===== src/rtl/branch_resolve_unit.sv =====
// branch_resolve_unit
//   Registered branch resolution stage with a bimodal (2-bit counter) predictor.
//   Resolves the six RISC-V conditional branches one cycle after issue.
//   It computes taken, target and redirect PC, and flags mispredicts against the
//   direction predicted at fetch. Resolved branches train the counter table.
//   Fetch reads the same table through an independent registered lookup port.
//
// Optional feature macro: BRANCH_STATS_EN
//   Adds 32-bit wrapping counters of resolved branches and of mispredicts.
//
// Ports
//   clk_i, rst_ni        clock, asynchronous active-low reset
//   pred_req_i/pred_pc_i fetch lookup request and PC
//   pred_valid_o         lookup result valid, one cycle after pred_req_i
//   pred_taken_o         predicted direction (counter MSB)
//   res_valid_i          instruction presented for resolution
//   opcode_i, funct3_i   instruction opcode and branch condition
//   rs1_i, rs2_i         compare operands
//   pc_i, imm_i          instruction PC and sign-extended B-immediate
//   pred_taken_i         direction predicted at fetch for this instruction
//   flush_i              drop the current input and mask the in-flight result
//   res_valid_o          resolution result valid
//   breq_o, brlt_o       equality / less-than compare results
//   taken_o              branch condition true
//   target_o             pc + imm
//   redirect_pc_o        taken ? target : pc + 4
//   mispredict_o         taken_o != pred_taken_i (valid branches only)
//   stat_branches_o      (BRANCH_STATS_EN) resolved valid branch count
//   stat_mispredicts_o   (BRANCH_STATS_EN) mispredict count

module branch_resolve_unit #(
  parameter int DWIDTH    = 32,
  parameter int BHT_DEPTH = 64
) (
  input  logic              clk_i,
  input  logic              rst_ni,
  input  logic              pred_req_i,
  input  logic [DWIDTH-1:0] pred_pc_i,
  output logic              pred_valid_o,
  output logic              pred_taken_o,
  input  logic              res_valid_i,
  input  logic [6:0]        opcode_i,
  input  logic [2:0]        funct3_i,
  input  logic [DWIDTH-1:0] rs1_i,
  input  logic [DWIDTH-1:0] rs2_i,
  input  logic [DWIDTH-1:0] pc_i,
  input  logic [DWIDTH-1:0] imm_i,
  input  logic              pred_taken_i,
  input  logic              flush_i,
  output logic              res_valid_o,
  output logic              breq_o,
  output logic              brlt_o,
  output logic              taken_o,
  output logic [DWIDTH-1:0] target_o,
  output logic [DWIDTH-1:0] redirect_pc_o,
  output logic              mispredict_o
`ifdef BRANCH_STATS_EN
  ,
  output logic [31:0]       stat_branches_o,
  output logic [31:0]       stat_mispredicts_o
`endif
);

  localparam int         IDX_W      = $clog2(BHT_DEPTH);
  localparam logic [6:0] OPC_BRANCH = 7'b1100011;

  function automatic logic [1:0] sat_inc(input logic [1:0] c);
    return (c == 2'b11) ? 2'b11 : c + 2'b01;
  endfunction

  function automatic logic [1:0] sat_dec(input logic [1:0] c);
    return (c == 2'b00) ? 2'b00 : c - 2'b01;
  endfunction

  logic [1:0] bht [BHT_DEPTH];

  // ---- stage p0: combinational evaluation of the presented instruction ----
  logic signed [DWIDTH-1:0] rs1_s_p0, rs2_s_p0;
  logic [IDX_W-1:0]  res_idx_p0, pred_idx_p0;
  logic              is_branch_p0, cond_ok_p0, breq_p0, slt_p0, ult_p0;
  logic              cond_p0, taken_p0, accept_p0, train_p0;
  logic [DWIDTH-1:0] target_p0, seq_pc_p0;
  logic              unused_pc_bits;

  assign rs1_s_p0     = $signed(rs1_i);
  assign rs2_s_p0     = $signed(rs2_i);
  assign res_idx_p0   = pc_i[IDX_W+1:2];
  assign pred_idx_p0  = pred_pc_i[IDX_W+1:2];
  assign is_branch_p0 = (opcode_i == OPC_BRANCH);
  // funct3 010/011 are reserved branch encodings
  assign cond_ok_p0   = (funct3_i[2:1] != 2'b01);
  assign breq_p0      = (rs1_i == rs2_i);
  assign slt_p0       = (rs1_s_p0 < rs2_s_p0);
  assign ult_p0       = (rs1_i < rs2_i);
  assign target_p0    = pc_i + imm_i;
  assign seq_pc_p0    = pc_i + DWIDTH'(4);
  assign taken_p0     = is_branch_p0 & cond_ok_p0 & cond_p0;
  assign accept_p0    = res_valid_i & ~flush_i;
  assign train_p0     = accept_p0 & is_branch_p0 & cond_ok_p0;
  assign unused_pc_bits = ^{pred_pc_i[DWIDTH-1:IDX_W+2], pred_pc_i[1:0]};

  always_comb begin
    cond_p0 = 1'b0;
    case (funct3_i)
      3'b000:  cond_p0 = breq_p0;
      3'b001:  cond_p0 = ~breq_p0;
      3'b100:  cond_p0 = slt_p0;
      3'b101:  cond_p0 = ~slt_p0;
      3'b110:  cond_p0 = ult_p0;
      3'b111:  cond_p0 = ~ult_p0;
      default: cond_p0 = 1'b0;
    endcase
  end

  // ---- stage p1: registered results and counter table ----
  logic              vld_p1;
  logic              breq_p1, brlt_p1, taken_p1, mispredict_p1;
  logic [DWIDTH-1:0] target_p1, redirect_p1;

  always_ff @(posedge clk_i or negedge rst_ni) begin
    if (!rst_ni) begin
      vld_p1 <= 1'b0;
    end else begin
      vld_p1 <= accept_p0;
    end
  end

  // Result data is qualified by vld_p1 at the outputs, so it needs no reset.
  always_ff @(posedge clk_i) begin
    breq_p1       <= is_branch_p0 & breq_p0;
    brlt_p1       <= is_branch_p0 & (funct3_i[1] ? ult_p0 : slt_p0);
    taken_p1      <= taken_p0;
    mispredict_p1 <= is_branch_p0 & cond_ok_p0 & (taken_p0 != pred_taken_i);
    target_p1     <= target_p0;
    redirect_p1   <= taken_p0 ? target_p0 : seq_pc_p0;
  end

  // Lookup reads the pre-update counter when it collides with a training write.
  always_ff @(posedge clk_i or negedge rst_ni) begin
    if (!rst_ni) begin
      pred_valid_o <= 1'b0;
      pred_taken_o <= 1'b0;
    end else begin
      pred_valid_o <= pred_req_i;
      pred_taken_o <= pred_req_i & bht[pred_idx_p0][1];
    end
  end

  always_ff @(posedge clk_i or negedge rst_ni) begin
    if (!rst_ni) begin
      for (int i = 0; i < BHT_DEPTH; i++) bht[i] <= 2'b01;
    end else if (train_p0) begin
      bht[res_idx_p0] <= taken_p0 ? sat_inc(bht[res_idx_p0])
                                  : sat_dec(bht[res_idx_p0]);
    end
  end

`ifdef BRANCH_STATS_EN
  always_ff @(posedge clk_i or negedge rst_ni) begin
    if (!rst_ni) begin
      stat_branches_o    <= '0;
      stat_mispredicts_o <= '0;
    end else if (train_p0) begin
      stat_branches_o <= stat_branches_o + 32'd1;
      if (taken_p0 != pred_taken_i) stat_mispredicts_o <= stat_mispredicts_o + 32'd1;
    end
  end
`endif

  // ---- output: flush masks the in-flight result in the same cycle ----
  always_comb begin
    res_valid_o   = vld_p1 & ~flush_i;
    breq_o        = res_valid_o & breq_p1;
    brlt_o        = res_valid_o & brlt_p1;
    taken_o       = res_valid_o & taken_p1;
    mispredict_o  = res_valid_o & mispredict_p1;
    target_o      = res_valid_o ? target_p1 : '0;
    redirect_pc_o = res_valid_o ? redirect_p1 : '0;
  end

endmodule


===== config.mk =====
export PLATFORM = sky130hd
export DESIGN_NAME = branch_resolve_unit
export DESIGN_NICKNAME = d
export VERILOG_FILES = /design/src/rtl/branch_resolve_unit.sv
export SDC_FILE = /design/constraint.sdc
export NUM_CORES = 1
export LEC_CHECK = 0
export CAP_MARGIN = 20
export CORE_UTILIZATION = 50
export CTS_BUF_LIST = sky130_fd_sc_hd__clkbuf_4 sky130_fd_sc_hd__clkbuf_8
export DETAILED_ROUTE_END_ITERATION = 7
export PLACE_DENSITY = 0.78
export SYNTH_ARGS = -nofsm -noshare
export SYNTH_HDL_FRONTEND = slang
export SYNTH_SLANG_ARGS = --single-unit
export TNS_END_PERCENT = 1

===== constraint.sdc =====
create_clock -name clk_i -period 3.4 [get_ports clk_i]
set_input_delay 0.85 -clock clk_i [delete_from_list [all_inputs] [get_ports clk_i]]
set_output_delay 0.85 -clock clk_i [all_outputs]
set_load 0.05 [all_outputs]

==> results of run 1 <==
[sequential cells by signal, indices dropped and copies added (netlist names)]
register	cells
mispredict_p1	1
target_p1	32
bht	128
taken_p1	1
pred_valid_o	1
breq_p1	1
vld_p1	1
pred_taken_o	1
brlt_p1	1
redirect_p1	32
[path summary, 6_finish.rpt]
path,startpoint,endpoint,slack (ns),depth (start not counted)
setup / recovery,pc_i[7],redirect_p1[31],0.04,12
hold / removal,rst_ni,bht[29],0.32,1
setup reg to reg,bht[39],bht[86],0.65,9
hold reg to reg,bht[116],bht[116],0.47,2
max in group asynchronous,rst_ni,bht[126],2.27,2
min in group clk_i,bht[116],bht[116],0.47,2
[critical path, stage by stage]
cell and delay (ns):
clkdlybuf4s50_1 0.55, ha_1 0.37, buf_4 0.16, and4_1 0.18
a21o_1 0.18, o211ai_1 0.19, nand3_2 0.16, a21boi_2 0.21
o21ai_0 0.19, a41oi_1 0.31, xnor2_1 0.14, mux2_2 0.28
[cell type report]
type / instances / area share
multi-input combinational: 993 / 0.402
sequential: 199 / 0.277
timing repair buffer: 409 / 0.260
tap: 319 / 0.0234
clock buffer: 17 / 0.0137
clock inverter: 15 / 0.0126
inverter: 50 / 0.0110
antenna: 1 / 0.000147
[repair_timing]
action / 4_1_cts / 5_1_grt
pin swaps: 5 / 8
setup buffers: 0 / 1
gates resized for setup: 15 / 47
setup endpoints to repair: 108 / 158
gates cloned: 0 / 1
[routing by layer]
metal  GRT usage  wire, µm
met1       0.384     14600
met2       0.543     19100
met3      0.0764      3910
met4       0.188      2040
met5           0         0
[power breakdown]
part	internal [W]	leakage (nW)	total [W]	switching, W
logic	0.000739	4.72	0.00153	0.000795
clock network	0.000588	0.214	0.00163	0.00104
registers	0.00247	2.17	0.00249	0.0000215
[through the flow]
step / utilization / setup TNS (ns) / instances / cell area, µm²
2_1_floorplan: - / 0 / 1301 / 11900
3_3_place_gp: 0.701 / -77.64 / 1968 / 16400
5_1_grt: 0.728 / -0.714 / 2003 / 17000
6_report: 0.728 / 0 / 2003 / 17000
4_1_cts: 0.723 / -0.00851 / 2000 / 16900
3_5_place_dp: 0.701 / -89.01 / 1968 / 16400
[Yosys cell counts, drive strengths merged (3+ instances only)]
cell type	number
a311oi	4
nand2b	5
buf	37
nor2b	17
nand4	15
nand2	240
nor3	13
a211oi	5
a221o	8
a31oi	11
o211ai	7
a221oi	13
and2	76
nor3b	4
o21a	3
xor2	24
nor2	48
nand3	47
a22o	6
mux2i	5
o21ai	171
mux4	33
a41oi	3
and3	8
a21boi	6
inv	49
clkbuf	22
dfxtp	68
a22oi	5
a21oi	41
a21o	15
and4	5
ha	64
xnor2	35
dfstp	64
dfrtp	67
mux2	26
[kinds of logic (layout without fill, tap and decap cells)]
kind of cell / Yosys count / after routing
AND/OR/NAND/NOR: 488 / 488
AO/OA/AOI/OAI: 317 / 317
flip-flops: 199 / 199
buffers and inverters: 109 / 491
adder cells (fa/ha/maj): 65 / 65
multiplexers: 64 / 64
XOR/XNOR: 59 / 59
other: 0 / 1
==> metrics.md, run 1 <==
| Metric | Value |
|---|---|
| Pre-CTS WS | -0.670 ns |
| Hold Buf Count CTS | 0 |
| Number of fill cells | ~1600 |
| Tightest Pin Transition | between 0.5 and 0.6 ns |
| Total congestion overflow | 0 |
| Largest family of logic cells by synthesized area | simple AND/OR/NAND/NOR gates |
| EDFF count, synth | 0 |
| Clock tree buffer depth | 2 |
| LEAKAGE | 7.10 nW |
| Post-synthesis net count | 1542 |
| Final Cycle Share | 0.987 |
| Area fraction of the dominant cell type after synthesis | 0.141 |
| Detailed Route Iter0 Violations | 1008 |
| Peak supply drop | 0.259 mV |
| Area of the multi-input gates | 0.00685 mm² |
| CP max FO | 5 |
| TritonCTS buffer count | 17 |
| DR vias | around 12000 |
| Drt first pass iters | 7 |
| Clock transition at the registers of the reported paths | 0.13 ns |
| Initial Utilization | 0.510 |
| Post-synth ARST share | 0.658 |
| Via/cell ratio | 5.88 |
| Syn Inst Count | 1301 |
| Area delta synth->final | 42.9% |
| Post-DP HPWL | 29600 µm |
| Main area contributors after synthesis | dfstp_2 14%, dfrtp_1 14%, dfxtp_1 11% |
| Arr. time, crit path | 3.78 ns |
| Setup CP Type | in2reg |
| Count of input and output buffers | 220 |
| Clock latency on the worst-skew pair | roughly 0.51 ns |
| Rows | 56 |
| Unique masters post-synth | 73 |
| Die Span Y | 156 µm |
| Mux contribution to synthesized area | 0.0910 |
| Final Critical Period | 3.36 ns |
| Clock Sinks | between 150 and 200 |
| Seq/Total Area, Yosys | 0.396 |
| Main synth FF type | dfxtp_1 |
| Post-synthesis register bit count | ~200 |
| Cell Area, Synth | 0.0119 mm² |
| Root buffer cell | clkbuf_8 |
| Area occupied by registers | 0.00472 mm² |
| Synth Area in Simple Gates | 0.195 |
| XOR/XNOR share of the synthesized area | 0.0433 |
| Clock Skew | 0.0218 ns |
| Final Hold Viols | 0 |
| Boundary Pins | approximately 250 |
| Largest net degree at the start of global routing | 65 |
| Hold WC Path Type | in2async |
| Final WS setup | 0.0437 ns |
| GP Congestion | 0.926 |
| Type of origin of the critical path | primary input |
| Max_slew headroom | 0.613 |
| Drt wl/cell | 19.8 µm |
| Final wirelength | 39600 µm |
| H-tree depth | 4 |
| # nets final | between 1500 and 2000 |
| Most common cell after layout, fill and taps aside | nand2_1 |
| Hold_ws | 0.318 ns |
| DRT antenna net count | 0 |
| CTS tree | yes |
| Core Region | 0.0234 mm² |
| Tot Pwr | between 0.005 and 0.006 W |
| # Max-Cap Violations | 0 |
| Die Area | 0.0245 mm² |
| Critical path required time | 3.82 ns |
| Total track usage | 0.325 |
| Syn avg cell area | 9.17 µm² |
| Fin. max-slew vios | 0 |
| # DRC | 0 |
| Vias in the first global route | 11820 |
| Global-route wire length before repair | a little over 60000 µm |
| RSZ-0062 raised after global routing | yes |
| Proportion of layout cells with a drive suffix above 1 | 0.270 |
| Die X | 156 µm |
| Post-synthesis compound-gate area fraction | 0.163 |
| Yosys top cell by area | dfstp_2 |
| Commonest cells after routing, fill and taps aside | 240 x nand2_1, 180 x buf_4, 147 x clkdlybuf4s50_1 |
| F_max | 298 MHz |
| Synth Area in Adders | 0.0688 |
| Run status | finished clean |
| PwrDens | ~330 mW/mm² |
| Crit. End Element | flip-flop |
| Syn. warnings | 0 |
| Final setup violation count | 0 |
| Initial antenna violation count | 1 |
Power figures use the tool's default switching activity.
==> run 2, diff against run 1 <==
--- a/config.mk
+++ b/config.mk
@@ -6,6 +6,7 @@
 export NUM_CORES = 1
 export LEC_CHECK = 0
 export CAP_MARGIN = 20
+export CORE_ASPECT_RATIO = 1.1
 export CORE_UTILIZATION = 50
 export CTS_BUF_LIST = sky130_fd_sc_hd__clkbuf_4 sky130_fd_sc_hd__clkbuf_8
 export DETAILED_ROUTE_END_ITERATION = 7
==> run 2 against run 1 <==
  * Clock skew shrank 0.010 ns
  * Sequential share of layout area fell by 0.25 points
  * Core utilization is 1.5 points higher
  * Global-route usage grew 0.39 points
  * Non-clock buffer count is 12 higher
  * Die area hardly changed
  * Final cell count fell by 0.20%
  * Worst setup slack better by 0.0063 ns
  * Final area increased by 0.90%
  * Sequential power barely moved
  * Maximum frequency rose by 0.19%
  * Largest cell class unchanged
  * Worst hold slack lost 0.12 ns
==> metrics.md, run 2 (synthesized netlist as in run 1, its figures left out) <==
| Metric | Value |
|---|---|
| Count of input and output buffers | between 200 and 250 |
| Boundary Pins | 247 |
| M2 GR Usage | 0.562 |
| Via/cell ratio | 5.90 |
| Arr. time, crit path | 3.72 ns |
| Switching Share | 0.307 |
| Area of the multi-input gates | a little under 0.007 mm² |
| Initial antenna violation count | 2 |
| Max_slew headroom | 0.646 |
| H-tree depth | 4 |
| Hold_ws | 0.197 ns |
| Die Area | 0.0245 mm² |
| Largest reg by FF count | bht |
| Regs by FF count | bht: 128 flops, redirect_p1: 32 flops, target_p1: 32 flops |
| TritonCTS buffer count | 17 |
| Net Sw Power | between 0.0015 and 0.002 W |
| Total congestion overflow | 0 |
| M3 GR Usage | 0.0581 |
| Most used routing layer | met2 |
| Die X | 149 µm |
| # DRC | 0 |
| Clock latency on the worst-skew pair | 0.48 ns |
| Dpl cells | a little under 2000 |
| Tightest Pin Transition | around 0.53 ns |
| Final WS setup | 0.0501 ns |
| RSZ-0062 raised after global routing | yes |
| Setup CP Type | in2reg |
| Critical path required time | 3.77 ns |
| Design area | 0.0172 mm² |
| Initial Utilization | 0.515 |
| Final Critical Period | approximately 3.3 ns |
| Clock Sinks | between 150 and 200 |
| Largest net degree at the start of global routing | between 50 and 60 |
| Hold WC Path Type | in2async |
| Total track usage | 0.329 |
| LEAKAGE | ~7.2 nW |
| Clock Skew | 0.0117 ns |
| Post-DP HPWL | 30700 µm |
| Peak supply drop | 0.265 mV |
| Proportion of layout cells with a drive suffix above 1 | 0.287 |
| Drt first pass iters | 5 |
| Run status | finished clean |
| Drt wl/cell | 20.2 µm |
| P_int | 0.00384 W |
| Pre-CTS WS | -0.658 ns |
| Tot Pwr | 0.00555 W |
| Type of origin of the critical path | primary input |
| # nets final | 1923 |
| CP cell instances | clkdlybuf4s50_1, ha_1, buf_4, nand2_1, and4_1, a31oi_2, a31oi_2, o41ai_2, buf_4, a41oi_4, a311o_1, mux2_2 |
| Fin. max-slew vios | 0 |
| Seq pwr share | 0.449 |
| Rows | 58 |
| Global-route wire length before repair | between 60000 and 70000 µm |
| Die Span Y | 164 µm |
| CP peak stage delay | 0.45 ns |
| Clock Power Share | 0.265 |
| CP max-delay cell | clkdlybuf4s50_1 |
| Area delta synth->final | 44.2% |
| Placed cell areas | 0.0165 mm² |
| Final setup violation count | 0 |
| Crit. End Element | flip-flop |
| DR vias | 11804 |
| Met1 GRT Util | 0.404 |
| Clock tree buffer depth | 2 |
| Most common cell after layout, fill and taps aside | nand2_1 |
| Max reg flops | 128 |
| Vias in the first global route | 11775 |
| Area occupied by registers | between 0.004 and 0.005 mm² |
| Final Cycle Share | 0.985 |
| Number of fill cells | roughly 1500 |
| Fin cells | 1999 |
| Root buffer cell | clkbuf_8 |
| CTS tree | yes |
| CP max FO | 6 |
| Final wirelength | 40300 µm |
| Final Hold Viols | 0 |
| DRT antenna net count | 0 |
| PwrDens | ~320 mW/mm² |
| F_max | 299 MHz |
| Core Region | ~0.023 mm² |
| GP Congestion | approximately 0.98 |
| Clock transition at the registers of the reported paths | ~0.1 ns |
| Comb pwr share | 0.286 |
| Detailed Route Iter0 Violations | 947 |
| # Max-Cap Violations | 0 |
| Commonest cells after routing, fill and taps aside | 240 x nand2_1, 186 x buf_4, 144 x clkdlybuf4s50_1 |
run 2: per-stage QoR:
stage / TNS (ns) / utilization
floorplan: 0 / -
global placement: -69.22 / 0.711
detailed placement: -83.70 / 0.711
CTS: -0.0362 / 0.728
global route: -1.99 / 0.743
finish: 0 / 0.743
run 2: path summary, 6_finish.rpt:
path	startpoint	end	slack, ns	cells past startpoint
worst min register to register	bht[80]	bht[80]	0.47	2
worst max-delay path	imm_i[7]	redirect_p1[28]	0.05	12
max in group asynchronous	rst_ni	bht[124]	2.42	2
worst min-delay path	rst_ni	bht[57]	0.20	1
worst max register to register	bht[113]	bht[11]	0.60	11
min in group clk_i	bht[80]	bht[80]	0.47	2
run 2: repair_timing:
item,CTS,global route
hold buffers,0,0
setup buffers,0,6
setup endpoints to repair,64,164
pin swaps,1,15
gates cloned,0,2
gates resized for setup,6,81
run 2: worst max-delay path, delay by kind of cell:
kind | cells | cell delay [ns]
AO/OA/AOI/OAI | 5 | 1.24
adder cells (fa/ha/maj) | 1 | 0.31
AND/OR/NAND/NOR | 2 | 0.26
multiplexers | 1 | 0.27
buffers and inverters | 3 | 0.78
run 2: metal layers:
layer	part of all wire	up-vias
li1	-	5389
met5	0	-
met3	0.091	139
met1	0.38	5638
met4	0.041	0
met2	0.49	638
run 2: cell type report:
cell class,instances,area share
Multi-Input combinational cell,993,0.403
Clock buffer,22,0.0169
Tap cell,300,0.0218
Inverter,50,0.0109
Timing Repair Buffer,421,0.268
Antenna cell,4,0.000582
Sequential cell,199,0.274
Clock inverter,10,0.00502
run 2: power by group through the flow:
stage	logic, W	clock network, W	registers (W)
CTS	0.00150	0.00148	0.00249
detailed placement	0.00148	0	0.00253
finish	0.00159	0.00147	0.00249
global placement	0.00145	0	0.00253
global route	0.00168	0.00158	0.00250
floorplan	0.000693	0	0.00253
==> run 3, diff against run 2 <==
--- a/config.mk
+++ b/config.mk
@@ -6,7 +6,7 @@
 export NUM_CORES = 1
 export LEC_CHECK = 0
 export CAP_MARGIN = 20
-export CORE_ASPECT_RATIO = 1.1
+export CORE_ASPECT_RATIO = 0.6
 export CORE_UTILIZATION = 50
 export CTS_BUF_LIST = sky130_fd_sc_hd__clkbuf_4 sky130_fd_sc_hd__clkbuf_8
 export DETAILED_ROUTE_END_ITERATION = 7
==> run 3 against run 2 <==
  * Critical endpoint is now bht[37]
  * Final area increased by 0.39%
  * Clock power increased by 8%
  * The flow now finishes with violations (setup timing)
  * Sequential share of layout area decreased by 0.11 points
  * Largest power group unchanged
  * Clock skew increased by 0.0062 ns
  * Via count about the same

::::

Copy all lines of the material above where the string "paths" occurs.

**ANSWER**
| Clock transition at the registers of the reported paths | 0.13 ns |
| Clock transition at the registers of the reported paths | ~0.1 ns |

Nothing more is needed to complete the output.